References on handling nonresponse (participant dropout) bias in experimental setting Imagine I do a randomized experiment at the beginning of the school year. Incoming freshmen (a) participate in a diversity class or (b) do not. At the end of the year, I send them emails asking to fill out one 4-point Likert question on how they feel toward diversity on campus.
Now, imagine that some given $k$ percent of students do not answer this item. However, I have a large number of variables about the students that both did and did not drop out: demographics, classes they took, where they are from, their high school GPA, etc.
I want to make a valid causal inference about if the diversity class had any effect on attitudes toward diversity, using an ordered logistic regression. However, the non-response/dropout rate could bias this: What if the people who didn't support diversity respond at a lower rate? How should I handle the information I can get from these $k$ percent of cases that dropped out? I could do a logistic regression seeing if any of the variables I have predict non-response—but what do I do after that?
Note that many treatments of this focus on surveys and polls, where the goal is to generalize to a population. That is not my goal here: I am interested in retaining validity of causal inferences of my experimental condition.
I am unfamiliar with this area: What are some references to get me up to speed on how to analyze these data in a way that provides valid causal inferences? I know there are solutions like propensity score matching and weighting cases based on demographics, but I do not know where to begin with my studies of the issue.

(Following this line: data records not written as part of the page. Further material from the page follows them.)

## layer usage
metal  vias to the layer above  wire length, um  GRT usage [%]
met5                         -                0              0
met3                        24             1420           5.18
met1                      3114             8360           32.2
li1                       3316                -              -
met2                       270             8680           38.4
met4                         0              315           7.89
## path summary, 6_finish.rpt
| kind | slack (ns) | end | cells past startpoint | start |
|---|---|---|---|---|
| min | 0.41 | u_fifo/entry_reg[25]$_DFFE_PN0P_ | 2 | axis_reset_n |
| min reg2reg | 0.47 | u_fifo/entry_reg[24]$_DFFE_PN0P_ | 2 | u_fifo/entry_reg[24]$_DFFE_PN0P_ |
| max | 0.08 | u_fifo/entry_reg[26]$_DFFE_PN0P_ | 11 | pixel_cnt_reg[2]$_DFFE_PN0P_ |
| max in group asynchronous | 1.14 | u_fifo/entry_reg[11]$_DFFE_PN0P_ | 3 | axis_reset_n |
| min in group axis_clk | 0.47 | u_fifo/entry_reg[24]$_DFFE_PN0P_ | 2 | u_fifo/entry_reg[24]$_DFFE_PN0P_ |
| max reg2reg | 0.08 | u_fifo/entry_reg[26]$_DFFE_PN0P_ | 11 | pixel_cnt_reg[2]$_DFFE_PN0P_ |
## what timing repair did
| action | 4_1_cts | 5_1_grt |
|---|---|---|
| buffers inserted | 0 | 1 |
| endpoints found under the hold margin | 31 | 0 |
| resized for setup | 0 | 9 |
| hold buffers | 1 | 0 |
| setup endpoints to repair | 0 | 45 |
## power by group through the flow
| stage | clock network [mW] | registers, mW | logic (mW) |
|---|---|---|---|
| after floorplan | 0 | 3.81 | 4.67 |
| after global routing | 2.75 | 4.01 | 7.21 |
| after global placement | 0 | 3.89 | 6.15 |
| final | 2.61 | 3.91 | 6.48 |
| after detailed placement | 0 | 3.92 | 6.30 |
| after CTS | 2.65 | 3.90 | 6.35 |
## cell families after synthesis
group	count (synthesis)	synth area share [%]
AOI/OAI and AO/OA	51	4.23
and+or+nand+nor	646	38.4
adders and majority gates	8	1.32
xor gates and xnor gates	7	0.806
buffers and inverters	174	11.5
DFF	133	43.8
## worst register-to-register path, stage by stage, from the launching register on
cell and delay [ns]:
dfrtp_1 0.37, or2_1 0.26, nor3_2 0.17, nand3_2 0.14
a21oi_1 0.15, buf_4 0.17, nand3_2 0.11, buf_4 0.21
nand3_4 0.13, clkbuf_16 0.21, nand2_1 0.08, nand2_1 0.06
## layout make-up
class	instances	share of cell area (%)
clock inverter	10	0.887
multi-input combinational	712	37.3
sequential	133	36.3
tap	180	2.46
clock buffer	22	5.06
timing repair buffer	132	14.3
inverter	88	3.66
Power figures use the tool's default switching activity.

Where should I begin? Any good papers, books, tutorials, R packages and vignettes, etc.?
 A: Briefly, yes - there are several methods to help address non-random  (a.k.a. "informative") missingness due to non-response or dropout. In your example, there is a potential for bias if measurement (response to the survey) is related to the outcome (support of diversity). In my work, we often have informative measurement of patient outcomes. For example, HIV+ individuals who are not on antiretrovirals have a very small probability of viral suppression. If they are also less likely to have their viral load measured (e.g. due to health seeking behavior or simply bc they are sicker), then failure to adjust for differential measurement will overestimate population-level suppression. For further details on my HIV example, see Petersen et al. https://jamanetwork.com/journals/jama/fullarticle/2630602?utm_source=jps&utm_medium=email&utm_campaign=author_alert-jamanetwork&utm_content=author-author_engagement&utm_term=1m
Here is a link to a short talk on a Roadmap for Causal Inference, which considers missing data as another hypothetical intervention/exposure variable: https://works.bepress.com/laura_balzer/50/
To control for informative measurement, one could use parametric G-computation, inverse probability weighting, or targeted maximum likelihood estimation. A full course (taught at UC Berkeley and UMass Amherst) on this framework and methods is available at http://www.ucbbiostat.com/
A: Let's start with the elephant in the room: I don't think any statistical method can ensure a completely valid causal inference from your experimental design - you can definitely extract useful information, but if non-response and attitude towards diversity are correlated in both groups, your conclusions will always be limited and you should be aware of that. Using a large number of other predictors (GPA, etc.) might easily only make your analysis more fragile - be very wary of analyzing subgroups separately, you might be just chasing noise. You might improve your chances if you are able to collect attitude towards diversity before the intervention in both groups. Also I think your use of Likert is incorrect and likely to bias your inference (see below for more detail).
With that cleared, what can be your best chance to extract useful information? The answer by L.B. Balzer seems to have a good overview of the frequentist approach, I would however place my bets on a Bayesian approach, where an interesting approach is given in Si et al. (including code at the end). The bonus part being that if you go Bayes, you don't have to worry that much about too many predictors, multiple comparisons etc. and you get more interpretable results (you can say things as "if the model is (approximately) correct, the probability of a n effect > X is Y%").
An aside on Likert items and scales: I think using a single Likert item (question) to measure something as complex as attitude towards diversity will be hihgly misleading. In particular, it is difficult to make sure everyone understand's the same thing from a single question - diversity is a loaded word! That's why it is preferable to use Likert scales (items and scales are often confounded, but those are distinct things). A Likert scale is a combination of multiple Likert items linked to the same construct you want to measure, sometimes in positive sometimes in negative sense. E.g. for your case some of the items might be:


*

*Some people on the campus are too different from me and it makes me feel uncomfortable

*I enjoy meeting people with different social background, sexual or gender identity

*I think the community in the campus is too homogenous


Then you reverse the negatively coded questions and take the average of responses to the individual items -> this average is then your variable of interest. In addition to reducing noise from misunderstanding of some of the questions, the average tends to be almost normally distributed, so you don't have to do any complicated ordered logit or something. Some source for further discussion of this. I've heard (but not verified) this approach was in the original publication by Likert, but people tend to forget.
Note that it is hard to design good Likert scales - there might be some well tested and validated set of items already available for diversity!